The comparative analysis highlights the structural limitations of traditional collection systems, whose low apparent costs and environmental impacts are offset by a pronounced inability to cope with variability in waste generation [3][4][20]. This operational inefficiency significantly limits their relevance in highly constrained urban contexts. The results show that this apparent efficiency is largely driven by reduced operational activity rather than effective service delivery, leading to substantial levels of uncollected and overflowed waste. Intelligent collection based on imported IoT substantially improves service quality by reducing overflows and increasing collected waste [5][7][21][22]. However, these gains rely on operational intensification, resulting in significant economic and environmental surcharges, particularly related to maintenance and fleet overuse [23][24]. This confirms that responsiveness based solely on fill-level thresholds can lead to excessive routing activity and increased system costs.

Contextualized IoT emerges as a more balanced compromise. By explicitly integrating decision context into collection rules, it maintains service levels comparable to imported IoT while reducing travel distances, environmental impacts, and overall costs. In particular, the integration of contextual prioritization allows the system to better allocate limited resources by targeting critical bins while avoiding unnecessary collection operations. This positioning underscores the value of approaches tailored to local constraints rather than generic technological solutions [25][26]. The results therefore support the idea that context-aware decision mechanisms can improve both efficiency and robustness in resource-constrained environments.

The results confirm the inherently multi-objective nature of urban waste collection, where improving one performance criterion often degrades another. In resource-constrained settings, these trade-offs are particularly critical due to limited economic and operational margins [27]-[29]. In particular, the findings show that maximizing collection efficiency without considering operational constraints leads to increased costs and environmental impacts, as observed in the imported IoT scenario.

Rigid rule-based approaches, such as fixed thresholds, are especially vulnerable to operational uncertainty and technical failures, potentially leading to system instability. This limitation is reflected in the tendency of threshold-based systems to trigger frequent and localized collection actions, which can result in inefficient routing patterns and increased system stress. In contrast, contextualized decision logic enhances decision robustness by reducing reliance on punctual information and improving tolerance to unanticipated variations [7]. By integrating multiple criteria into the decision process, contextual prioritization allows for more stable and adaptive system behavior under fluctuating conditions.

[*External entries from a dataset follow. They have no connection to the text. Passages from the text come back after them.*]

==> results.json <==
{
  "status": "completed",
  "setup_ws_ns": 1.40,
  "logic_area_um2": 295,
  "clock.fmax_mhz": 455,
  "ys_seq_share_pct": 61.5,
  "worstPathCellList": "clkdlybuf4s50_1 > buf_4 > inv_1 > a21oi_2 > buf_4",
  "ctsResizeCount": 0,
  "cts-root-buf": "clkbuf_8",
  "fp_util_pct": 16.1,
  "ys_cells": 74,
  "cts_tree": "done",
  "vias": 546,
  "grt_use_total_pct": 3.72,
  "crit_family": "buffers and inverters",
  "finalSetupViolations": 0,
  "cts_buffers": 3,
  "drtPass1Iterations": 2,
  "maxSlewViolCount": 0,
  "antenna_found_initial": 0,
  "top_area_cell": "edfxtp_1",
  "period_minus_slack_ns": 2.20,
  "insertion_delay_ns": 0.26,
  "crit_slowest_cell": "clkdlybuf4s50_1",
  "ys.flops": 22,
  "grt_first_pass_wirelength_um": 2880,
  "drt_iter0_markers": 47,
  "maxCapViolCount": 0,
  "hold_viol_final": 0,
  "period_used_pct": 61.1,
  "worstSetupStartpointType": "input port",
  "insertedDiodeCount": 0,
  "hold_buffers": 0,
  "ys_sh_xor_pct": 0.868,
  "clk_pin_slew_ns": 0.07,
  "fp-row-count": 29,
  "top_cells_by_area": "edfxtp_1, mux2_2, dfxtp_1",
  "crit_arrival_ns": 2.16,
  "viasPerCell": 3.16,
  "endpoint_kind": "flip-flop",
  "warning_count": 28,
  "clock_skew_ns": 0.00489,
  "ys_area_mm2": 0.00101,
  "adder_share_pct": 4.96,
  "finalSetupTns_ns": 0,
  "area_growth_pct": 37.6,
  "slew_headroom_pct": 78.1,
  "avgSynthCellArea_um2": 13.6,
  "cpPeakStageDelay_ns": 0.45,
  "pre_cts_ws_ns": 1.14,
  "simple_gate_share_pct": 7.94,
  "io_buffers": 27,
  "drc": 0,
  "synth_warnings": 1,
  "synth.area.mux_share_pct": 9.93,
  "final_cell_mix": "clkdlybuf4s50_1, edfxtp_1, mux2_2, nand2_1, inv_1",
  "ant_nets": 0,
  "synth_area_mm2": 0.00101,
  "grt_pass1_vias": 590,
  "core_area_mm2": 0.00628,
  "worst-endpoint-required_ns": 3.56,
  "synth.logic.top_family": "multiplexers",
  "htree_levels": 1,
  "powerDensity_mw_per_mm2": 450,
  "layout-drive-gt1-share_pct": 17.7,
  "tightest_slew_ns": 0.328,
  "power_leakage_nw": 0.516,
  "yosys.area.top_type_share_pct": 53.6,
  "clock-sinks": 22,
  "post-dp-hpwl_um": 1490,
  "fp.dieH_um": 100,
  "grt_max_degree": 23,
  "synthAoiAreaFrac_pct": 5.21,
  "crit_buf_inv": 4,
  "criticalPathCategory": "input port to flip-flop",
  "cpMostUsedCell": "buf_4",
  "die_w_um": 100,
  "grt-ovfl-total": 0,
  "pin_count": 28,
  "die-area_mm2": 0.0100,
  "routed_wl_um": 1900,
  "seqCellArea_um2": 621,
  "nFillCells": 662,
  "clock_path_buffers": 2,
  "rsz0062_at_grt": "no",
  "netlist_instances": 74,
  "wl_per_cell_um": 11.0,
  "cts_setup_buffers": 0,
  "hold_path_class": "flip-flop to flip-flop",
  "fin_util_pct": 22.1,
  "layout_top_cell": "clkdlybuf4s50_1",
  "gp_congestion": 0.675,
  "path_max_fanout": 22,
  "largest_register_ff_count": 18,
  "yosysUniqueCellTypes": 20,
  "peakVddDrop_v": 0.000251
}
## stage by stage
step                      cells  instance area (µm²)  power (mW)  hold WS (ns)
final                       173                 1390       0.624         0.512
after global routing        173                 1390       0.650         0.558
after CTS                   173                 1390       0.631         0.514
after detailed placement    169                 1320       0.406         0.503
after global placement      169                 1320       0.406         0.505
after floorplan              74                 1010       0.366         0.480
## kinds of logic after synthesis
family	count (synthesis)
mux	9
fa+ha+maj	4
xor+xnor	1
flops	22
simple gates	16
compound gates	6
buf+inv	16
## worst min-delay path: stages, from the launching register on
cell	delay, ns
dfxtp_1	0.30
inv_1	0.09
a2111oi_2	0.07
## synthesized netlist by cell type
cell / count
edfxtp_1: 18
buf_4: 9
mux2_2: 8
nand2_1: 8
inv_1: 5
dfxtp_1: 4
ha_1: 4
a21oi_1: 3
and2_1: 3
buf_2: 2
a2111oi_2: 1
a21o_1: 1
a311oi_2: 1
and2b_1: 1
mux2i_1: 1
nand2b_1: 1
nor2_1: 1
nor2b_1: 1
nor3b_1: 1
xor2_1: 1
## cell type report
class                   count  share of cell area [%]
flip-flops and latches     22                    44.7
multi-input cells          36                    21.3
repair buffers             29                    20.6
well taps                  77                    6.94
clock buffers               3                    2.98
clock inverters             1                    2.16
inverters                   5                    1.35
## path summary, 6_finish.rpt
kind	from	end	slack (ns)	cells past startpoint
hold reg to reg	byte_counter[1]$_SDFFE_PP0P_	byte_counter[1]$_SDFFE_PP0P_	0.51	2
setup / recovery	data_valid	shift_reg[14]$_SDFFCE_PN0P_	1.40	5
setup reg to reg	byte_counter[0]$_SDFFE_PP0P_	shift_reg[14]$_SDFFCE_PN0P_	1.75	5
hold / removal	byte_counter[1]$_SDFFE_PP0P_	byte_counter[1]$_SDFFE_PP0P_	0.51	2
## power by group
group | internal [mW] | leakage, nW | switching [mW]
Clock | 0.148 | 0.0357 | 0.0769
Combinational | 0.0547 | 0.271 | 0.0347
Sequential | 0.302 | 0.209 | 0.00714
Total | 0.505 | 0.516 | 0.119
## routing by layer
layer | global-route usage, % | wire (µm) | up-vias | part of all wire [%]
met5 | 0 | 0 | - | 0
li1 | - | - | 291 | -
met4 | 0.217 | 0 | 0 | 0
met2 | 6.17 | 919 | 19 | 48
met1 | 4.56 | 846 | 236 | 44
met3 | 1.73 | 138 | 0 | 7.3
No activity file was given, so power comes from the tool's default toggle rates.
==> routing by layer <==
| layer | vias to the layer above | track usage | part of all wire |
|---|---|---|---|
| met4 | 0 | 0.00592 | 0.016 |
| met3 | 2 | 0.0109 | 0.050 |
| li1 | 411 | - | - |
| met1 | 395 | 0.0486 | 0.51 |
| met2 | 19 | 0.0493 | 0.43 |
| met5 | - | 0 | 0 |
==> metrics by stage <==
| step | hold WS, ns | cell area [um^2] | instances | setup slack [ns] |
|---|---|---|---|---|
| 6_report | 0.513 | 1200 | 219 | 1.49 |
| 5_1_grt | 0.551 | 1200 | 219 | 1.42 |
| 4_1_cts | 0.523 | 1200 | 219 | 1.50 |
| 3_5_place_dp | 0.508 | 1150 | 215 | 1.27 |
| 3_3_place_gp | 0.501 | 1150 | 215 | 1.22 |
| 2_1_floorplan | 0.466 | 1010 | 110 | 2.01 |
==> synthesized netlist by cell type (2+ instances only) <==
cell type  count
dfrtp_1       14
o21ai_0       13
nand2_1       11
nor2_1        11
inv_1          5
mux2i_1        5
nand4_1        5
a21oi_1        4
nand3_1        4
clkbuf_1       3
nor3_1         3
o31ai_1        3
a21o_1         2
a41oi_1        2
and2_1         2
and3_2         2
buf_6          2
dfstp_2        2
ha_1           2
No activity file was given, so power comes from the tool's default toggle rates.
[/design/flow/config.mk]
export PLATFORM = sky130hd
export DESIGN_NAME = memorio
export DESIGN_NICKNAME = memorio
export VERILOG_FILES = /design/flow/design.v
export SDC_FILE = /design/flow/constraint.sdc
export NUM_CORES = 4
export LEC_CHECK = 1
export CORE_AREA = 10 10 119 119
export DIE_AREA = 0 0 129 129
[/design/flow/design.v]
`timescale 1ns / 1ps
module memorio(caddress,address,memread,memwrite,ioread,iowrite,mread_data,ioread_data,wdata,rdata,write_data,LEDCtrl,SwitchCtrl);
    input[31:0] caddress;        
    input memread;				 
    input memwrite;				 
    input ioread;				 
    input iowrite;				 
    input[31:0] mread_data;		 
    input[15:0] ioread_data;	 
    input[31:0] wdata;			 
    output[31:0] rdata;			 
    output[31:0] write_data;     
    output[31:0] address;        
    output LEDCtrl;				 
    output SwitchCtrl;           
    reg[31:0] write_data;
    wire iorw;
   reg [31:0]tmp;
    assign  address = caddress;
    assign  rdata = (ioread)?{16'h0000,ioread_data[15:0]}:mread_data;
    assign  iorw = (iowrite||ioread);
	assign	LEDCtrl = iowrite&&(32'hFFFFFC60<=caddress&&caddress<=32'hFFFFFC62);
	assign	SwitchCtrl = ioread&&(32'hFFFFFC70<=caddress&&caddress<=32'hFFFFFC72);
always @* begin
   if(memwrite==0&&iowrite==0)
   tmp=mread_data;
end
    always @* begin
        if((memwrite==1)||(iowrite==1)) begin
          if(LEDCtrl==1)
          begin
             if(caddress[1:0]==2'b00)
             write_data={{16'h0000},tmp[15:0]};
             else if(caddress[1:0]==2'b10)
             write_data={{24'h000000},tmp[23:16]};
           end
            write_data = LEDCtrl==1?write_data:(memwrite==1?wdata:mread_data);
        end else begin
            write_data = 32'hZZZZZZZZ;
        end
    end
endmodule
## /design/flow/config.mk

```make
export PLATFORM = sky130hd
export DESIGN_NAME = timer_top
export DESIGN_NICKNAME = timer_top
export VERILOG_FILES = /design/flow/design.v
export SDC_FILE = /design/flow/constraint.sdc
export NUM_CORES = 4
export LEC_CHECK = 1
export CORE_UTILIZATION = 50
```

## /design/flow/constraint.sdc

```tcl
current_design timer_top

set clk_period 12.7
set clk_io_pct 0.2

create_clock -name clk0 -period $clk_period [get_ports {sys_clk}]

set non_clock_inputs [all_inputs -no_clocks]
set_input_delay [expr $clk_period * $clk_io_pct] -clock clk0 $non_clock_inputs
set_output_delay [expr $clk_period * $clk_io_pct] -clock clk0 [all_outputs]
```
[design/flow/config.mk]
export PLATFORM = sky130hd
export DESIGN_NAME = FSM
export DESIGN_NICKNAME = FSM
export VERILOG_FILES = /design/flow/design.v
export SDC_FILE = /design/flow/constraint.sdc
export NUM_CORES = 4
export LEC_CHECK = 1
export CORE_AREA = 10 10 70 70
export DIE_AREA = 0 0 80 80
[design/flow/constraint.sdc]
current_design FSM

set clk_period 1.3
set clk_io_pct 0.2

create_clock -name clk0 -period $clk_period [get_ports {Clk_D}]

set non_clock_inputs [all_inputs -no_clocks]
set_input_delay [expr $clk_period * $clk_io_pct] -clock clk0 $non_clock_inputs
set_output_delay [expr $clk_period * $clk_io_pct] -clock clk0 [all_outputs]
[design/flow/design.v]
module FSM (
input wire Coin_In ,
input wire Double_Wash ,
input wire Timer_Pause ,
input wire Rst ,
input wire Clk_D ,
input wire Time_Event ,
output reg [2:0] Timer_Encoding ,
output reg Pause_Enable,
output reg Wash_Done
);
reg [2:0] State ,Next_State ;
reg Flag_DW ;
reg Flag_ID ;
localparam IDLE          = 3'b000;
localparam Filling_Water = 3'b001;
localparam Washing       = 3'b010;
localparam Rinsing       = 3'b011;
localparam Spinning      = 3'b100;
always @ (posedge Clk_D or negedge Rst)
    begin
        if (!Rst)
            State <= IDLE;
        else 
            State <= Next_State;
    end
always @ (*)
    begin
        Flag_DW = 1'b0;
        Flag_ID = 1'b0;
        Pause_Enable = 1'b0;
        case (State) 
            IDLE :  begin
                        if (Coin_In ==1'b1 && Flag_ID ==1'b0)
                            begin
                                Next_State = Filling_Water;
                                Flag_ID = 1'b1;
                            end
                        else if (Coin_In ==1'b1 && Timer_Pause ==1'b0 && Flag_ID ==1'b1)
                            Next_State = Spinning;
                        else 
                            Next_State = IDLE;
                    end
            Filling_Water : begin
                                if (Time_Event == 1'b1)
                                    Next_State = Washing;
                                else 
                                    Next_State = Filling_Water;
                            end
            Washing :       begin
                                if (Time_Event == 1'b1)
                                    Next_State = Rinsing;
                                else 
                                    Next_State = Washing;
                            end
            Rinsing :       begin
                                if (Time_Event == 1'b1 && Double_Wash ==1'b1 && Flag_DW==1'b0)
                                    begin
                                        Next_State = Washing;
                                        Flag_DW = 1'b1;
                                    end
                                else if (Time_Event == 1'b1 && Double_Wash ==1'b1 && Flag_DW==1'b1)
                                    begin
                                        Next_State = Spinning;
                                        Flag_DW = 1'b0; 
                                    end
                                else if (Time_Event == 1'b1 && Double_Wash ==1'b0)
                                    Next_State = Spinning;
                                else 
                                    Next_State = Rinsing;
                            end
            Spinning :      begin
                                if (Time_Event == 1'b1)
                                    begin
                                        Next_State = IDLE;
                                        Flag_ID = 1'b0;
                                        Pause_Enable = 1'b0;
                                    end
                                else if (Time_Event == 1'b0 && Timer_Pause == 1'b1 )
                                    begin
                                        Next_State = IDLE;
                                        Pause_Enable = 1'b1;
                                    end
                                else 
                                    begin
                                        Next_State = Spinning;
                                        Pause_Enable = 1'b0;
                                    end
                            end
            default :       begin
                                Next_State = IDLE;
                            end
        endcase
    end
always @ (*)
    begin
        Wash_Done = 1'b0;
        case (State) 
            IDLE :  begin
                        Timer_Encoding = IDLE;
                        if (Coin_In ==1'b1)
                            begin
                                Wash_Done =1'b0;
                            end
                        else 
                            begin
                                Wash_Done =1'b1;
                            end
                    end
            Filling_Water : begin
                                Wash_Done =1'b0;
                                Timer_Encoding = Filling_Water;
                            end
            Washing :   begin
                                Wash_Done =1'b0;
                                Timer_Encoding = Washing;
                        end
            Rinsing :   begin
                                Wash_Done =1'b0;
                                Timer_Encoding = Rinsing;
                        end
            Spinning :  begin
                                Timer_Encoding = Spinning;
                                if (Time_Event ==1'b1)
                                    Wash_Done = 1'b1;
                                else   
                                    Wash_Done = 1'b0;
                        end
            default :   begin
                            Wash_Done = 1'b0;
                            Timer_Encoding = IDLE;
                        end
        endcase
    end
endmodule
[design/flow/run.sh]
#!/bin/bash
# OpenROAD 26Q1-2900-gdf79404cd8, Yosys 0.63+post, stock flow scripts
make -C /OpenROAD-flow-scripts/flow DESIGN_CONFIG=/design/flow/config.mk WORK_HOME=/design/flow/orfs finish
==> results.toml <==
# synthesis and place-and-route metrics
[cells_and_area]
layout-drive-gt1-share_pct = 58.0
area_growth_syn_to_layout_pct = 118
final_cell_count_without_fillers = 96

[worst_setup_path]
reg2reg_setup_slack_ps = 70
crit_path_max_fanout = 2
critical_path_class = "flop to primary output"
timing.critical_path.to_type = "primary output"
worst-endpoint-required_ps = 1040
setup.worst_path.start_class = "flop"
worst-endpoint-arrival_ps = 1090

[synthesis]
ys_area_um2 = 249
ys_warn_count = 1
synth-seq-area-share_pct = 50.8
synth.area.top_cells = "sky130_fd_sc_hd__dfrtp_1, sky130_fd_sc_hd__dfstp_2, sky130_fd_sc_hd__nand2_1"
cell_taking_the_most_area_after_synthesis = "sky130_fd_sc_hd__dfrtp_1"
yosysUniqueCellTypes = 14
netlist.area_leader.share_pct = 40.2
ys.flops = 5
synth-cells-yosys = 25
netlist_instances = 25
post_synth.cell_area_avg_um2 = 9.96
synthesis.area_um2 = 249

[global_routing]
grt_pass1_wl_um = 1410
grt_antenna_before_repair = 0
grt-ovfl-total = 0
first_global_vias = 310
globalRouteTotalUtil_pct = 2.90
largest_net_degree_at_the_start_of_global_routing = 8

[floorplan]
fp.dieW_um = 80
std_cell_rows = 21
io_pins = 11
chipArea_um2 = 6400
core-area_um2 = 3420
fp_util_pct = 7.29
floorplan.die.height_um = 80

[detailed_routing]
via_count_of_the_routed_design = 256
viasPerCell = 2.67
wirelength_um = 772
drt_iter0_drc = 7
firstDrtPassIters = 2
num_antenna_cells = 0
antenna_left = 0
wire_per_inst_um = 8.04
drcViolationCount = 0

[placed_design]
dp.cells = 87
detailedPlacementHpwl_um = 579
dpl_worst_slack_ps = -399
gpl.final_weighted_congestion = 0.760
portBuffers = 10

[power]
power-per-cell-area_nw_per_um2 = 1160
irDropWorstVdd_uv = 302
leakagePower_nw = 0.256
sum_of_internal_switching_and_leakage_power_mw = 0.630

[run]
log.warning_count = 27
drv.max_cap_violation_count = 0

[run_status]
failed_checks = "negative setup slack"
outcome = "finished, violations left"

[cts]
clock_edge_transition_at_the_registers_on_the_reported_setup_and_hold_paths_ps = 50
cts_buffer_depth = 2
clock_tree_from_tritoncts = "yes"
clk_latency_ps = 250
post_cts_hold_buffer_count = 0
cts_root_buffer = "sky130_fd_sc_hd__clkbuf_4"
cts_made_buffers = 3
htree_levels = 1
clock_sink_count = 5

[timing]
fraction_of_the_cycle_the_final_worst_path_needs_pct = 104
hold_viol_final = 0
period_needed_ps = 1350
max_slew.worst_pin.slew_ps = 223
rsz0062_at_grt = "true"
max-slew-margin-rel_pct = 85.1
layout_skew_ps = 4.99
final-max-slew-violation-count = 0
final.hold.worst_slack_ps = 229
setup_viol = 1
final_ws_setup_ps = -46.3
maxClockFrequency_mhz = 743

[hold_path]
timing.hold.worst.class = "input pin to asynchronous set/reset pin"
synth_stat cells:
library cell               count
sky130_fd_sc_hd__nand2_1       5
sky130_fd_sc_hd__dfrtp_1       4
sky130_fd_sc_hd__a21oi_1       2
sky130_fd_sc_hd__inv_1         2
sky130_fd_sc_hd__o21ai_0       2
sky130_fd_sc_hd__or2_2         2
sky130_fd_sc_hd__buf_6         1
sky130_fd_sc_hd__clkbuf_1      1
sky130_fd_sc_hd__dfstp_2       1
sky130_fd_sc_hd__mux2_4        1
sky130_fd_sc_hd__nand2b_1      1
sky130_fd_sc_hd__nor2_1        1
sky130_fd_sc_hd__nor3b_1       1
sky130_fd_sc_hd__o32ai_2       1
critical path, cell delays in order, from the launching register on:
cell and delay, ps:
sky130_fd_sc_hd__dfrtp_1 390, sky130_fd_sc_hd__buf_6 120, sky130_fd_sc_hd__or2_4 220, sky130_fd_sc_hd__buf_6 110
cell usage in the layout, fill, tap and decap left out:
| cell type | netlist | routed |
|---|---|---|
| sky130_fd_sc_hd__a21oi_1 | 2 | 2 |
| sky130_fd_sc_hd__buf_2 | 0 | 3 |
| sky130_fd_sc_hd__buf_4 | 0 | 8 |
| sky130_fd_sc_hd__buf_6 | 1 | 6 |
| sky130_fd_sc_hd__clkbuf_1 | 1 | 1 |
| sky130_fd_sc_hd__clkbuf_4 | 0 | 3 |
| sky130_fd_sc_hd__clkdlybuf4s50_1 | 0 | 2 |
| sky130_fd_sc_hd__dfrtp_1 | 4 | 4 |
| sky130_fd_sc_hd__dfstp_2 | 1 | 1 |
| sky130_fd_sc_hd__dlygate4sd2_1 | 0 | 3 |
| sky130_fd_sc_hd__dlymetal6s2s_1 | 0 | 1 |
| sky130_fd_sc_hd__inv_1 | 2 | 2 |
| sky130_fd_sc_hd__mux2_4 | 1 | 1 |
| sky130_fd_sc_hd__nand2_1 | 5 | 3 |
| sky130_fd_sc_hd__nand2_2 | 0 | 2 |
| sky130_fd_sc_hd__nand2b_4 | 0 | 1 |
| sky130_fd_sc_hd__nor2_1 | 1 | 1 |
| sky130_fd_sc_hd__nor3b_2 | 0 | 1 |
| sky130_fd_sc_hd__o21ai_0 | 2 | 2 |
| sky130_fd_sc_hd__o32ai_2 | 1 | 1 |
| sky130_fd_sc_hd__or2_4 | 0 | 2 |
layout make-up:
| cell class | count | area, um^2 |
|---|---|---|
| fill | 389 | 2870 |
| timing repair buffer | 23 | 201 |
| sequential | 5 | 126 |
| multi-input combinational | 16 | 123 |
| tap | 46 | 57.6 |
| clock buffer | 4 | 26.3 |
| inverter | 2 | 7.51 |
per-stage QoR:
| step | cell area (um^2) | util (%) | TNS (ps) |
|---|---|---|---|
| 2_1_floorplan | 249 | - | 0 |
| 3_3_place_gp | 452 | 13.2 | -969 |
| 3_5_place_dp | 452 | 13.2 | -913 |
| 4_1_cts | 538 | 15.8 | -90.4 |
| 5_1_grt | 542 | 15.9 | -85.4 |
| 6_report | 542 | 15.9 | -46.3 |
timing repair:
item,4_1_cts,5_1_grt
endpoints found under the hold margin,0,0
pin swaps,1,1
gates cloned,0,0
gates resized,25,3
endpoints found under the setup margin,5,4
buffers inserted,7,0
layer usage:
metal / global-route usage (%) / share of wire (%) / vias to the layer above
met4: 0.352 / 0 / 0
met3: 3.41 / 22 / 0
met1: 3.75 / 51 / 113
li1: - / - / 129
met2: 2.97 / 27 / 14
met5: 0 / 0 / -
cell families (layout without fill, tap and decap cells):
| logic type | count (synthesis) | in the layout | synth area share (%) |
|---|---|---|---|
| compound gates | 5 | 5 | 14.6 |
| buf+inv | 4 | 29 | 9.04 |
| flops | 5 | 5 | 50.8 |
| mux | 1 | 1 | 6.03 |
| simple gates | 10 | 10 | 19.6 |
report_power, final:
part	total, mW	switching, mW	internal, mW
registers	0.210	0.0210	0.189
logic	0.234	0.0728	0.162
clock network	0.186	0.0693	0.116
path summary, 6_finish.rpt:
kind / depth (start not counted) / start / endpoint
worst max-delay path: 3 / flop / Timer_Encoding[0]
worst min-delay path: 1 / Rst / State[1]$_DFF_PN0_
worst max register to register: 7 / State[0]$_DFF_PN1_ / State[0]$_DFF_PN1_
worst min register to register: 2 / State[0]$_DFF_PN1_ / State[3]$_DFF_PN0_
max in group asynchronous: 1 / Rst / State[0]$_DFF_PN1_
min in group clk0: 3 / Timer_Pause / State[1]$_DFF_PN0_
No activity file was given, so power comes from the tool's default toggle rates.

For urban authorities, these findings suggest that system sustainability depends less on technological sophistication than on contextual appropriation, which is essential for effective and durable waste management under resource constraints [2]. This implies that the design of decision mechanisms should prioritize adaptability and resource efficiency rather than purely technological performance.

This study relies on a simulation model that necessarily involves simplifications of real-world systems. The urban environment is represented abstractly, and some complex operational dimensions are not explicitly modeled. In particular, factors such as traffic conditions, road network constraints, and user behavioral variability are not directly integrated into the simulation framework.

In addition, the absence of field-based calibration limits the predictive scope of the results, as the primary objective is comparative rather than absolute assessment. The results should therefore be interpreted as relative performance comparisons between scenarios rather than exact predictions of real-world outcomes.

Finally, fixing certain key parameters may influence observed differences between scenarios, calling for further sensitivity analyses. Future work could extend the model by incorporating real urban data, testing additional decision rules, and evaluating system performance under varying parameter configurations to assess robustness.